Since each term in the sum is a product of independent Poisson random variables, we can use the property mentioned at the beginning of the problem: "a Poisson random variable X with parameter t, where t is a positive integer, can be thought of as the sum of t independent Poisson random variables."
Therefore, we can rewrite the sum as:
∑(k > n) n∞ e^(-1) (n-(k-1))/(n+1)!
Notice that the numerator n-(k-1) is the number of terms in the sum, which can be written as n+1-(k-1).
Now, let's simplify the expression further:
∑(k > n) n∞ e^(-1) [(n+1-(k-1))/(n+1)!],
which becomes:
∑(k > n) n∞ e^(-1) [1/(n+1)!] ∑_(i=0)^(n+1-(k-1)) (-1)^i/(n+1-(k-1))!.
The last step before evaluating the limit is to recognize the pattern in the sum:
∑_(i=0)^(n+1-(k-1)) (-1)^i/(n+1-(k-1))!
= (n+1-(k-1))!/(n+1-(k-1))! - (n+1-(k-1)+1)!/(n+1-(k-1))! + ...
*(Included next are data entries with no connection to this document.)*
===== config.mk =====
export PLATFORM = sky130hd
export DESIGN_NAME = throttled_packet_generator_flat
export DESIGN_NICKNAME = d
export VERILOG_FILES = /design/src/sv/tpg_pkg.sv /design/src/sv/tpg_in_if.sv /design/src/sv/tpg_out_if.sv /design/src/sv/tpg_cfg_regs.sv /design/src/sv/tpg_core.sv /design/src/sv/tpg_skid.sv /design/src/sv/throttled_packet_generator.sv /design/src/flat_wrapper.sv
export SDC_FILE = /design/constraint.sdc
export NUM_CORES = 1
export LEC_CHECK = 0
export BUFFER_PORTS_ARGS = -buffer_cell sky130_fd_sc_hd__buf_2
export CAP_MARGIN = 20
export CELL_PAD_IN_SITES_DETAIL_PLACEMENT = 0
export CELL_PAD_IN_SITES_GLOBAL_PLACEMENT = 1
export CORE_MARGIN = 2
export CORE_UTILIZATION = 44
export DETAILED_ROUTE_END_ITERATION = 7
export PLACE_DENSITY = 0.73
export REMOVE_ABC_BUFFERS = 1
export SYNTH_ARGS = -nofsm -noshare
export SYNTH_HDL_FRONTEND = slang
export SYNTH_SLANG_ARGS = --single-unit

===== constraint.sdc =====
create_clock -name clk_i -period 17.9 [get_ports clk_i]
set_clock_uncertainty 0.1 [all_clocks]
set_input_delay 1.79 -clock clk_i [delete_from_list [all_inputs] [get_ports clk_i]]
set_output_delay 1.79 -clock clk_i [all_outputs]
set_load 0.01 [all_outputs]

===== src/sv/tpg_pkg.sv =====
// ----------------------------------------------------------------------------
// tpg_pkg
// Shared types and constants for the throttled packet generator.
// ----------------------------------------------------------------------------
package tpg_pkg;

  localparam int CfgIdxW  = 3;
  localparam int CfgDataW = 64;
  localparam int CfgWordW = 32;
  localparam int FlitCntW = 8;
  localparam int PktCntW  = 64;
  localparam int MaskW    = 64;

  localparam logic [CfgWordW-1:0] CreditReset = 32'd1000;

  typedef enum logic [CfgIdxW-1:0] {
    RegPenaltyPerFlit = 3'd0,
    RegCreditPerTick  = 3'd1,
    RegFlitsMinusOne  = 3'd2,
    RegFinalKeepMask  = 3'd3
  } tpg_reg_e;

  typedef struct packed {
    logic [CfgWordW-1:0] penalty_per_flit;
    logic [CfgWordW-1:0] credit_per_tick;
    logic [FlitCntW-1:0] flits_per_packet_minus_one;
    logic [MaskW-1:0]    final_keep_mask;
  } tpg_cfg_t;

endpackage


===== src/sv/tpg_in_if.sv =====
// ----------------------------------------------------------------------------
// tpg_in_if
// Tick channel: one word per tick, carrying the downstream ready flag.
// ----------------------------------------------------------------------------
interface tpg_in_if;
  logic valid;
  logic ready;
  logic sink_ready;

  modport source (output valid, output sink_ready, input ready);
  modport sink (input valid, input sink_ready, output ready);
endinterface


===== src/sv/tpg_out_if.sv =====
// ----------------------------------------------------------------------------
// tpg_out_if
// Result channel: one word per tick with flit flags, keep and counters.
// ----------------------------------------------------------------------------
interface tpg_out_if #(
  parameter int KEEP_BITS = 64
);
  logic                 valid;
  logic                 ready;
  logic                 flit_valid;
  logic                 flit_last;
  logic [KEEP_BITS-1:0] flit_keep;
  logic [63:0]          packet_index;
  logic [63:0]          packets_sent;

  modport source (
    output valid, output flit_valid, output flit_last, output flit_keep,
    output packet_index, output packets_sent, input ready
  );
  modport sink (
    input valid, input flit_valid, input flit_last, input flit_keep,
    input packet_index, input packets_sent, output ready
  );
endinterface


===== src/sv/tpg_cfg_regs.sv =====
// ----------------------------------------------------------------------------
// tpg_cfg_regs
// Configuration register bank, written through a plain indexed write port.
// ----------------------------------------------------------------------------
module tpg_cfg_regs (
  input  logic                     clk_i,
  input  logic                     rst_ni,
  input  logic                     cfg_we_i,
  input  logic [tpg_pkg::CfgIdxW-1:0]  cfg_idx_i,
  input  logic [tpg_pkg::CfgDataW-1:0] cfg_data_i,
  output tpg_pkg::tpg_cfg_t        cfg_o
);
  import tpg_pkg::*;

  tpg_cfg_t cfg_q, cfg_d;

  always_comb begin
    cfg_d = cfg_q;
    if (cfg_we_i) begin
      case (tpg_reg_e'(cfg_idx_i))
        RegPenaltyPerFlit: cfg_d.penalty_per_flit = cfg_data_i[CfgWordW-1:0];
        RegCreditPerTick:  cfg_d.credit_per_tick = cfg_data_i[CfgWordW-1:0];
        RegFlitsMinusOne:  cfg_d.flits_per_packet_minus_one = cfg_data_i[FlitCntW-1:0];
        RegFinalKeepMask:  cfg_d.final_keep_mask = cfg_data_i[MaskW-1:0];
        default: ;
      endcase
    end
  end

  always_ff @(posedge clk_i or negedge rst_ni) begin
    if (!rst_ni) begin
      cfg_q.penalty_per_flit           <= '0;
      cfg_q.credit_per_tick            <= CreditReset;
      cfg_q.flits_per_packet_minus_one <= '0;
      cfg_q.final_keep_mask            <= '1;
    end else begin
      cfg_q <= cfg_d;
    end
  end

  assign cfg_o = cfg_q;

endmodule


===== src/sv/tpg_core.sv =====
// ----------------------------------------------------------------------------
// tpg_core
// Leaky-bucket throttle and packet state; decides and forms at most one flit a tick.
// ----------------------------------------------------------------------------
module tpg_core #(
  parameter int KEEP_BITS    = 64,
  parameter int PENALTY_BITS = 32
) (
  input  logic                         clk_i,
  input  logic                         rst_ni,
  input  tpg_pkg::tpg_cfg_t            cfg_i,
  input  logic                         step_i,
  input  logic                         sink_ready_i,
  output logic                         flit_valid_o,
  output logic                         flit_last_o,
  output logic [KEEP_BITS-1:0]         flit_keep_o,
  output logic [tpg_pkg::PktCntW-1:0]  packet_index_o,
  output logic [tpg_pkg::PktCntW-1:0]  packets_sent_o
);
  import tpg_pkg::*;

  // compare width covers both the accumulator and the 32-bit config words
  localparam int CmpW = ((PENALTY_BITS > CfgWordW) ? PENALTY_BITS : CfgWordW) + 1;

  logic [PENALTY_BITS-1:0] acc_q, acc_d;
  logic [FlitCntW-1:0]     flit_cnt_q, flit_cnt_d;
  logic [PktCntW-1:0]      pkt_cnt_q, pkt_cnt_d;
  logic                    in_packet_q, in_packet_d;

  logic [CmpW-1:0] acc_ext, credit_ext, sum_ext, drain_ext, acc_max_ext;
  logic            below_credit, send, last_flit;

  always_comb begin
    acc_ext      = CmpW'(acc_q);
    credit_ext   = CmpW'(cfg_i.credit_per_tick);
    acc_max_ext  = CmpW'({PENALTY_BITS{1'b1}});
    sum_ext      = acc_ext + CmpW'(cfg_i.penalty_per_flit);
    drain_ext    = acc_ext - credit_ext;
    below_credit = acc_ext < credit_ext;
    send         = sink_ready_i && (in_packet_q || below_credit);
    last_flit    = flit_cnt_q >= cfg_i.flits_per_packet_minus_one;
  end

  always_comb begin
    acc_d       = acc_q;
    flit_cnt_d  = flit_cnt_q;
    pkt_cnt_d   = pkt_cnt_q;
    in_packet_d = in_packet_q;
    if (step_i) begin
      if (send) begin
        // saturate rather than wrap
        acc_d = (sum_ext > acc_max_ext) ? {PENALTY_BITS{1'b1}}
                                        : sum_ext[PENALTY_BITS-1:0];
        if (last_flit) begin
          in_packet_d = 1'b0;
          flit_cnt_d  = '0;
          pkt_cnt_d   = pkt_cnt_q + PktCntW'(1);
        end else begin
          in_packet_d = 1'b1;
          flit_cnt_d  = flit_cnt_q + FlitCntW'(1);
        end
      end else begin
        // idle tick drains the bucket, floored at zero
        acc_d = below_credit ? '0 : drain_ext[PENALTY_BITS-1:0];
      end
    end
  end

  always_ff @(posedge clk_i or negedge rst_ni) begin
    if (!rst_ni) begin
      acc_q       <= '0;
      flit_cnt_q  <= '0;
      pkt_cnt_q   <= '0;
      in_packet_q <= 1'b0;
    end else begin
      acc_q       <= acc_d;
      flit_cnt_q  <= flit_cnt_d;
      pkt_cnt_q   <= pkt_cnt_d;
      in_packet_q <= in_packet_d;
    end
  end

  always_comb begin
    flit_valid_o   = send;
    flit_last_o    = send && last_flit;
    flit_keep_o    = '0;
    packet_index_o = '0;
    if (send) begin
      flit_keep_o    = last_flit ? cfg_i.final_keep_mask[KEEP_BITS-1:0]
                                 : {KEEP_BITS{1'b1}};
      packet_index_o = pkt_cnt_q;
    end
    packets_sent_o = pkt_cnt_q;
  end

  a_idle_cnt_zero: assert property (@(posedge clk_i) disable iff (!rst_ni)
    !in_packet_q |-> flit_cnt_q == '0)
    else $error("flit counter non-zero outside a packet");

  a_last_ends_packet: assert property (@(posedge clk_i) disable iff (!rst_ni)
    step_i && send && last_flit |=> !in_packet_q && pkt_cnt_q == $past(pkt_cnt_q) + 1'b1)
    else $error("last flit did not close the packet");

  a_idle_drains: assert property (@(posedge clk_i) disable iff (!rst_ni)
    step_i && !send |=> acc_q <= $past(acc_q) && pkt_cnt_q == $past(pkt_cnt_q))
    else $error("idle tick raised the accumulator or counted a packet");

endmodule


===== src/sv/tpg_skid.sv =====
// ----------------------------------------------------------------------------
// tpg_skid
// Two-entry output buffer: result register plus skid register.
// ----------------------------------------------------------------------------
module tpg_skid #(
  parameter int DataW = 8
) (
  input  logic             clk_i,
  input  logic             rst_ni,
  input  logic             in_valid_i,
  output logic             in_ready_o,
  input  logic [DataW-1:0] in_data_i,
  output logic             out_valid_o,
  input  logic             out_ready_i,
  output logic [DataW-1:0] out_data_o
);
  logic             out_valid_q, out_valid_d;
  logic             skid_valid_q, skid_valid_d;
  logic [DataW-1:0] out_data_q, out_data_d;
  logic [DataW-1:0] skid_data_q, skid_data_d;
  logic             in_take, out_free;

  assign in_ready_o = !skid_valid_q;
  assign in_take    = in_valid_i && !skid_valid_q;
  assign out_free   = !out_valid_q || out_ready_i;

  always_comb begin
    out_valid_d  = out_valid_q;
    skid_valid_d = skid_valid_q;
    out_data_d   = out_data_q;
    skid_data_d  = skid_data_q;
    if (out_free) begin
      if (skid_valid_q) begin
        out_valid_d  = 1'b1;
        out_data_d   = skid_data_q;
        skid_valid_d = 1'b0;
      end else begin
        out_valid_d = in_take;
        out_data_d  = in_data_i;
      end
    end else if (in_take) begin
      // result register stalled: park the word
      skid_valid_d = 1'b1;
      skid_data_d  = in_data_i;
    end
  end

  always_ff @(posedge clk_i or negedge rst_ni) begin
    if (!rst_ni) begin
      out_valid_q  <= 1'b0;
      skid_valid_q <= 1'b0;
    end else begin
      out_valid_q  <= out_valid_d;
      skid_valid_q <= skid_valid_d;
    end
  end

  always_ff @(posedge clk_i) begin
    out_data_q  <= out_data_d;
    skid_data_q <= skid_data_d;
  end

  assign out_valid_o = out_valid_q;
  assign out_data_o  = out_data_q;

  a_skid_behind_out: assert property (@(posedge clk_i) disable iff (!rst_ni)
    skid_valid_q |-> out_valid_q)
    else $error("skid entry held with empty result register");

  a_skid_fill_on_stall: assert property (@(posedge clk_i) disable iff (!rst_ni)
    $rose(skid_valid_q) |-> $past(out_valid_o && !out_ready_i))
    else $error("skid filled without a stalled result");

endmodule


===== src/sv/throttled_packet_generator.sv =====
// ----------------------------------------------------------------------------
// throttled_packet_generator
// Leaky-bucket rate-limited stream source: one result word per tick word.
// ----------------------------------------------------------------------------
//  channel   dir  handshake      payload
//  item_in   in   valid/ready    sink_ready
//  flit_out  out  valid/ready    flit_valid, flit_last, flit_keep,
//                                packet_index, packets_sent
//  cfg       in   cfg_we_i       cfg_idx_i, cfg_data_i (no read-back)
//
//  one tick word is taken per clock while item_in.ready is high; its result
//  goes to the result register, or to the skid register while that is stalled.
//  a two-entry output buffer lets one more tick be taken after the
//  output stalls; item_in.ready drops only while both entries are full.
//  reset (rst_ni, asynchronous) empties the buffer and clears the bucket,
//  counters and packet flag; config returns to its reset values.
// ----------------------------------------------------------------------------
module throttled_packet_generator #(
  parameter int KEEP_BITS    = 64,
  parameter int PENALTY_BITS = 32
) (
  input  logic                          clk_i,
  input  logic                          rst_ni,
  tpg_in_if.sink                        item_in,
  tpg_out_if.source                     flit_out,
  input  logic                          cfg_we_i,
  input  logic [tpg_pkg::CfgIdxW-1:0]   cfg_idx_i,
  input  logic [tpg_pkg::CfgDataW-1:0]  cfg_data_i
);
  import tpg_pkg::*;

  localparam int ResW = 2 + KEEP_BITS + 2 * PktCntW;

  tpg_cfg_t             cfg;
  logic                 step;
  logic                 res_valid, res_last;
  logic [KEEP_BITS-1:0] res_keep;
  logic [PktCntW-1:0]   res_index, res_sent;
  logic [ResW-1:0]      res_word, out_word;

  tpg_cfg_regs u_cfg (
    .clk_i      (clk_i),
    .rst_ni     (rst_ni),
    .cfg_we_i   (cfg_we_i),
    .cfg_idx_i  (cfg_idx_i),
    .cfg_data_i (cfg_data_i),
    .cfg_o      (cfg)
  );

  assign step = item_in.valid && item_in.ready;

  tpg_core #(
    .KEEP_BITS    (KEEP_BITS),
    .PENALTY_BITS (PENALTY_BITS)
  ) u_core (
    .clk_i          (clk_i),
    .rst_ni         (rst_ni),
    .cfg_i          (cfg),
    .step_i         (step),
    .sink_ready_i   (item_in.sink_ready),
    .flit_valid_o   (res_valid),
    .flit_last_o    (res_last),
    .flit_keep_o    (res_keep),
    .packet_index_o (res_index),
    .packets_sent_o (res_sent)
  );

  assign res_word = {res_valid, res_last, res_keep, res_index, res_sent};

  tpg_skid #(
    .DataW (ResW)
  ) u_skid (
    .clk_i       (clk_i),
    .rst_ni      (rst_ni),
    .in_valid_i  (item_in.valid),
    .in_ready_o  (item_in.ready),
    .in_data_i   (res_word),
    .out_valid_o (flit_out.valid),
    .out_ready_i (flit_out.ready),
    .out_data_o  (out_word)
  );

  assign {flit_out.flit_valid, flit_out.flit_last, flit_out.flit_keep,
          flit_out.packet_index, flit_out.packets_sent} = out_word;

endmodule

===== src/flat_wrapper.sv =====
// flat-port wrapper written by rule: the top's interface ports become plain ports
module throttled_packet_generator_flat import tpg_pkg::*;
#(
  parameter int KEEP_BITS    = 64,
  parameter int PENALTY_BITS = 32
)
  (clk_i, rst_ni, cfg_we_i, cfg_idx_i, cfg_data_i, item_in_valid, item_in_sink_ready, item_in_ready, flit_out_valid, flit_out_flit_valid, flit_out_flit_last, flit_out_flit_keep, flit_out_packet_index, flit_out_packets_sent, flit_out_ready);
  tpg_in_if item_in_i ();
  tpg_out_if #(.KEEP_BITS(KEEP_BITS)) flit_out_i ();
  input  logic clk_i;
  input  logic rst_ni;
  input  logic cfg_we_i;
  input  logic [tpg_pkg::CfgIdxW-1:0] cfg_idx_i;
  input  logic [tpg_pkg::CfgDataW-1:0] cfg_data_i;
  input wire logic [$bits(item_in_i.valid)-1:0] item_in_valid;
  input wire logic [$bits(item_in_i.sink_ready)-1:0] item_in_sink_ready;
  output wire logic [$bits(item_in_i.ready)-1:0] item_in_ready;
  output wire logic [$bits(flit_out_i.valid)-1:0] flit_out_valid;
  output wire logic [$bits(flit_out_i.flit_valid)-1:0] flit_out_flit_valid;
  output wire logic [$bits(flit_out_i.flit_last)-1:0] flit_out_flit_last;
  output wire logic [$bits(flit_out_i.flit_keep)-1:0] flit_out_flit_keep;
  output wire logic [$bits(flit_out_i.packet_index)-1:0] flit_out_packet_index;
  output wire logic [$bits(flit_out_i.packets_sent)-1:0] flit_out_packets_sent;
  input wire logic [$bits(flit_out_i.ready)-1:0] flit_out_ready;
  assign item_in_i.valid = item_in_valid;
  assign item_in_i.sink_ready = item_in_sink_ready;
  assign item_in_ready = item_in_i.ready;
  assign flit_out_valid = flit_out_i.valid;
  assign flit_out_flit_valid = flit_out_i.flit_valid;
  assign flit_out_flit_last = flit_out_i.flit_last;
  assign flit_out_flit_keep = flit_out_i.flit_keep;
  assign flit_out_packet_index = flit_out_i.packet_index;
  assign flit_out_packets_sent = flit_out_i.packets_sent;
  assign flit_out_i.ready = flit_out_ready;
  throttled_packet_generator #(.KEEP_BITS(KEEP_BITS), .PENALTY_BITS(PENALTY_BITS)) u_core (.clk_i(clk_i), .rst_ni(rst_ni), .item_in(item_in_i), .flit_out(flit_out_i), .cfg_we_i(cfg_we_i), .cfg_idx_i(cfg_idx_i), .cfg_data_i(cfg_data_i));
endmodule

Yosys cells after proc, flatten, opt, wreduce, memory -nomap -nowiden
Index checks and enable logic that the tools add are counted.

Reductions and logical operators: 16. Muxes and demuxes: 12. Magnitude comparators: 3. Bitwise operators: 1. Add/sub/neg operators: 4. Equal/unequal tests: 3.

Operators with widths (number): $mux 194 (1); $mux 64 (3); $mux 32 (3); $add 64x1->64 const B (1); $add 32x32->33 (1); $gt 33x32->1 const B (1); $lt 32x32->1 (1); $sub 32x32->32 (1); $reduce_and 2->1 (6); $add 8x1->8 const B (1); $ge 8x8->1 (1); $mux 8 (1); $eq 3x2->1 const B (2); $mux 1 (4); $eq 3x1->1 const B (1); $logic_and 1x1->1 (3); $logic_not 3->1 (1); $reduce_and 3->1 (1); $logic_not 1->1 (2); $logic_or 1x1->1 (2); $reduce_bool 2->1 (1); $not 1->1 (1).

Bits in registers: 631. Output and inout port bits: 196.

Longest topological paths before layout
Depth in word-level cells: 5. Gate-level depth with buffers: 16. Mapped depth without buffers: 14.

Modules after synthesis
Synthesis repeated with hierarchy kept, for this count alone.

Cell total of the unflattened synthesis: 2122. Area, all modules: 29303.1 um2.

By module, submodules not included: tpg_skid (sequential area each 11701.2 um2, area an instance 14601.5 um2, times used 1, cells an instance 612); tpg_core (sequential area each 2627.5 um2, area an instance 9467.8 um2, times used 1, cells an instance 1218); tpg_cfg_regs (sequential area each 3490.8 um2, area an instance 5227.5 um2, times used 1, cells an instance 291); throttled_packet_generator (sequential area each 0.0 um2, area an instance 6.3 um2, times used 1, cells an instance 1).

Worst setup path before layout
No wires, ideal clock.

Path kind: input -> register. From: in flit_out_ready. To: reg u_core.u_skid.skid_data_q[0] (enable). Setup slack: -3119 ps. Data required time: 15620 ps. Stages on the path: 2. Library setup time: 2180 ps. Arrival time: 18740 ps. Cell sequence: nand2b_1 -> nor2_1.

Word-level cells in the longest chain between the ends: 3.

Ends and longest elaborated chain: from (decl) (RTL line flat_wrapper.sv:24) `input wire logic [$bits(flit_out_i.ready)-1:0] flit_out_ready;`; $logic_or 1x1->1 (RTL line tpg_skid.sv:25) `assign out_free = !out_valid_q || out_ready_i;`; $not 1->1 (no line); $reduce_and 2->1 (no line); to (signal assigned) (RTL line tpg_skid.sv:60) `skid_data_q <= skid_data_d;`; to (decl) (RTL line tpg_skid.sv:20) `logic [DataW-1:0] skid_data_q, skid_data_d;`.

No other way between the ends. A chain may end at the register's enable or synchronous reset.

Worst setup path after layout
From: reg u_core.u_core.acc_q[0]. To: reg u_core.u_core.flit_cnt_q[7].

Word-level cells in the longest chain between the ends: 4.

Ends and longest elaborated chain: from (decl) (RTL line tpg_core.sv:25) `logic [PENALTY_BITS-1:0] acc_q, acc_d;`; from (signal assigned) (RTL line tpg_core.sv:71) `acc_q <= '0;`; from (signal assigned) (RTL line tpg_core.sv:76) `acc_q <= acc_d;`; $lt 32x32->1 (RTL line tpg_core.sv:39) `below_credit = acc_ext < credit_ext;`; $logic_or 1x1->1 (RTL line tpg_core.sv:40) `send = sink_ready_i && (in_packet_q || below_credit);`; $logic_and 1x1->1 (RTL line tpg_core.sv:40); $reduce_and 2->1 (no line); to (signal assigned) (RTL line tpg_core.sv:77) `flit_cnt_q <= flit_cnt_d;`; to (decl) (RTL line tpg_core.sv:26) `logic [FlitCntW-1:0] flit_cnt_q, flit_cnt_d;`.

No other way between the ends.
The terms cancel out, leaving only the first term:
= 1/(n+1-(k-1))!.
Finally, we have:
∑(k > n) n∞ e^(-1) [1/(n+1)!] * 1/(n+1-(k-1))!
As n approaches infinity, the term 1/(n+1)! approaches zero since the factorial grows much faster than any polynomial expression in n. Thus, we can conclude that the entire expression approaches zero as well.
Therefore, the limit as n approaches infinity of the given expression is zero:
lim_(n→∞) ∑(k > n) n∞ e^(-n/n) k!/n! = 0.